Professor Marc Desmulliez from Heriot-Watt University, Manager of the Medical Device Manufacturing Centre (MDMC) who helped get the project off the ground, explained why AM worked so perfectly in this instance over other manufacturing technologies.
Marc said: “Additive manufacturing as a mass production facility is very unusual. The rationale behind using AM was that the feature – the tip of the swabs – have a microfluidics property which will be quite complex to replicate using injection moulding. I am not saying it cannot be done, it can be and there has been some recent examples in Singapore where people have been, let’s call it ‘mimicking’ what has been happening. But it would require the substantial expertise in engineering to make the mould.
“With AM, you could manufacture say 400 swabs within half an hour without a problem at all. So that was quite an unusual experience for me as my first reaction as an engineer was to say, why would you want to use additive manufacturing to do mass production? It does not make any sense. But there was some very compelling evidence so that was the right way forward.”
Cost implications are still one of the biggest barriers to adoption of this technology, however the accuracy, unique design and the quality of the product really lends itself to the medical sector, as Robin elaborated: “It is more expensive than the common product, but it delivers so many more advantages because of what it can do. The whole idea of testing is getting accuracy and we think we can really significantly enhance the accuracy with our products much more effectively than a cheap swab.”
Function and dynamics
One of the key aspects of AM is the dynamic approach to production that can be taken. Engineers can reimagine the design process around the function of the product rather than the limitations of the technology they’re using.
Jerome Finlayson, lead practitioner at SMAS, pointed out that these production methods have really helped in the battle against the pandemic: “With COVID-19, everything was developing very quickly, you really needed the dynamic approach to tackle it. 3D printing lends itself to being dynamic because you’re just changing a software file, that break point is quite a critical piece.”
He continued: “When we looked at the number of vials being used in COVID-19 by the UK government, there were over 50 different types. So, then you start thinking, if we are going to be supplying all of this, you really need flexibility. If you had the injection moulding, you would have to buy new tooling. The timeline was too quick for the injection moulding capacity we have in Scotland; by the time they got the tooling made, it would be too late. So I did not get the impression from speaking to injection moulders that doing 3D printed swabs was probably going to be a business benefit for them.”
Thinking outside the box
AM still is not a widely used technology, but what we might be saying in 5-10 years’ time is that the pandemic changed the perception of how technology can be used. The advantages of rapid prototyping have been the main USP pontificated by the technology providers, rather than its mass production capabilities. But within this story we see how the scalability, accuracy and a bit of tenacity can really shift perception of the technology into a mainstream form of manufacturing.
Jerome concluded: “I think the real light bulb here in this story is that Abergower was not using AM as most companies would use it, for rapid prototyping of low volume, high complexity products, which is the traditional way of using AM.

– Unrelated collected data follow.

This is an optimization exercise on Yosys and OpenROAD, whose aim is small area, not a production implementation. The RTL was checked by simulation tests, not by an equivalence proof against the original design. Power figures rest on the tool's default switching activity, not on a simulated workload.

Setup of north:
==> flow/design.v <==
module uplink_rx (
    input  wire        clk,
    input  wire        rst,           
    input  wire        port_kind,     
    input  wire        sof,           
    input  wire        bit_valid,     
    input  wire        bit_data,
    input  wire [15:0] ov_thr,        
    input  wire [15:0] uv_thr,        
    output reg         frame_done,    
    output wire [1:0]  frame_err,     
    output wire [3:0]  ftype,
    output wire [7:0]  seq,
    output wire [7:0]  len,
    output wire [31:0] status,
    output wire        val_valid,     
    output wire [4:0]  val_idx,
    output wire [15:0] val_data,
    output wire        val_ov,
    output wire        val_uv,
    output wire        val_sus
);
    localparam [31:0] CRC_POLY = 32'h04C1_1DB7;
    localparam [2:0] S_IDLE = 3'b000, S_DEAD = 3'b001, S_HDR = 3'b010,
                     S_PAY = 3'b100, S_STAT = 3'b101, S_CRC = 3'b110;
    reg [2:0]  st;
    reg [8:0]  cnt;         
    reg [4:0]  ph;          
    reg [31:0] crc;
    reg [31:0] sr;          
    reg [2:0]  ft_r;        
    reg [7:0]  seq_r;
    reg [3:0]  w_r;         
    reg        rel_pend, rel_act;
    wire [4:0] ph1 = ph + 5'd1;
    wire [4:0] b   = cnt[4:0];
    wire in_hdr  = (st == S_HDR);
    wire in_pay  = (st == S_PAY);
    wire in_stat = (st == S_STAT);
    wire in_crc  = (st == S_CRC);
    wire [30:0] hs   = ~crc[30:0];
    wire [2:0] h_ft  = hs[29:27];
    wire [3:0] h_w   = hs[16:13];
    reg pair_ok;
    always @(*) begin
        case (h_ft)
            3'h0: pair_ok = !port_kind && (h_w == 4'd12);
            3'h1: pair_ok =  port_kind && (h_w == 4'd4);
            3'h2: pair_ok = !port_kind && (h_w == 4'd9);
            3'h3: pair_ok = (h_w >= 4'd1) && (h_w <= 4'd4);
            3'h4: pair_ok = (h_w == 4'd0);
            3'h5: pair_ok = (h_w == 4'd0);
            3'h7: pair_ok = (h_w == 4'd1);
            default: pair_ok = 1'b0;
        endcase
    end
    wire hdr_ok = pair_ok && hs[30] && (hs[18:17] == 2'd0) &&
                  (hs[12:0] == 13'd0) && !bit_data;
    wire hdr_end  = in_hdr && (b == 5'd31);
    wire pay_end  = in_pay && (cnt[8:5] == w_r) && (b == 5'd0);
    wire stat_end = in_stat && (b == 5'd0);
    wire crc_end  = in_crc && (b == 5'd31);
    wire crc_ok = &crc;
    wire dead   = (st == S_DEAD);
    always @(posedge clk) begin
        if (rst) begin
            st         <= S_IDLE;
            frame_done <= 1'b0;
            rel_pend   <= 1'b0;
            rel_act    <= 1'b0;
        end else begin
            frame_done <= 1'b0;
            if (sof) begin
                st <= S_HDR;
            end else if (bit_valid) begin
                if (hdr_end) begin
                    st <= hdr_ok ? S_PAY : S_DEAD;
                    frame_done <= !hdr_ok;
                end
                if (pay_end)  st <= S_STAT;
                if (stat_end) st <= S_CRC;
                if (crc_end) begin
                    st <= S_IDLE;
                    frame_done <= 1'b1;
                end
            end
            if (frame_done && !dead && crc_ok && (w_r != 4'd0))
                rel_pend <= 1'b1;
            else if (ph == 5'd23)
                rel_pend <= 1'b0;
            if (rel_pend && ph == 5'd23)
                rel_act <= 1'b1;
            else if (ph1 == {w_r, 1'b0})
                rel_act <= 1'b0;
        end
    end
    always @(posedge clk) begin
        ph <= (rst || ph == 5'd23) ? 5'd0 : ph1;
        if (sof)
            cnt <= 9'd480;
        else if (bit_valid)
            cnt <= cnt + 9'd1;
        if (bit_valid)
            crc <= {crc[30:0], bit_data ^ in_hdr} ^ ((crc[31] && !in_hdr) ? CRC_POLY : 32'd0);
        if (bit_valid && (in_pay || (in_stat && !stat_end)))
            sr <= {sr[30:0], bit_data};
        if (bit_valid && hdr_end) begin
            ft_r  <= h_ft;
            seq_r <= hs[26:19];
            w_r   <= h_w;
        end
    end
    wire       wen = st[2];
    wire [3:0] wj  = cnt[3:0];
    wire [4:0] wi  = cnt[8:4];
    wire       eq0 = (ph == wi);           
    wire       eq1 = (ph1 == wi);          
    genvar l;
    generate
        for (l = 0; l < 16; l = l + 1) begin : lane
            reg [23:0] r;
            wire [1:0] d = wj[1:0] - 2'd1 - l;    
            wire cur  = (wj > l) && (wj <= l + 4);
            wire prev = (l >= 12) && (wj <= l - 12);
            wire we   = wen && ((cur && eq0) || (prev && eq1));
            always @(posedge clk)
                r <= {r[22:0], we ? ~sr[d] : r[23]};
            assign val_data[15 - l] = ~r[23];
        end
    endgenerate
    assign val_valid = rel_act;
    assign val_idx   = ph;
    function automatic gt16(input [15:0] a, input [15:0] b);
        integer k;
        reg c;
        begin
            c = 1'b0;
            for (k = 0; k < 16; k = k + 1)
                c = (a[k] & ~b[k]) | ((a[k] | ~b[k]) & c);
            gt16 = c;
        end
    endfunction
    wire cells = w_r[3] & w_r[2];
    assign val_ov  = cells && gt16(val_data, ov_thr);
    assign val_uv  = cells && gt16(uv_thr, val_data);
    assign val_sus = cells && (gt16(val_data, 16'd50000) || sr[25]);
    assign frame_err = {!dead && !crc_ok, dead};
    assign ftype  = {1'b1, ft_r};
    assign seq    = seq_r;
    assign len    = {2'b00, w_r, 2'b00};
    assign status = sr;
endmodule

“Its model contained some complexity in the swab head, but the product is essentially a low complexity, high volume product. And the beauty here is that the provider of the 3D printing technology that Abergower used understood the concept. We now have the model that can be scaled, so if you did the maths you could produce 400-800 swabs an hour per machine. And what we could then help Abergower with was – well, how many machines do you need to produce 200,000 a week because that’s what NHS Scotland needs.”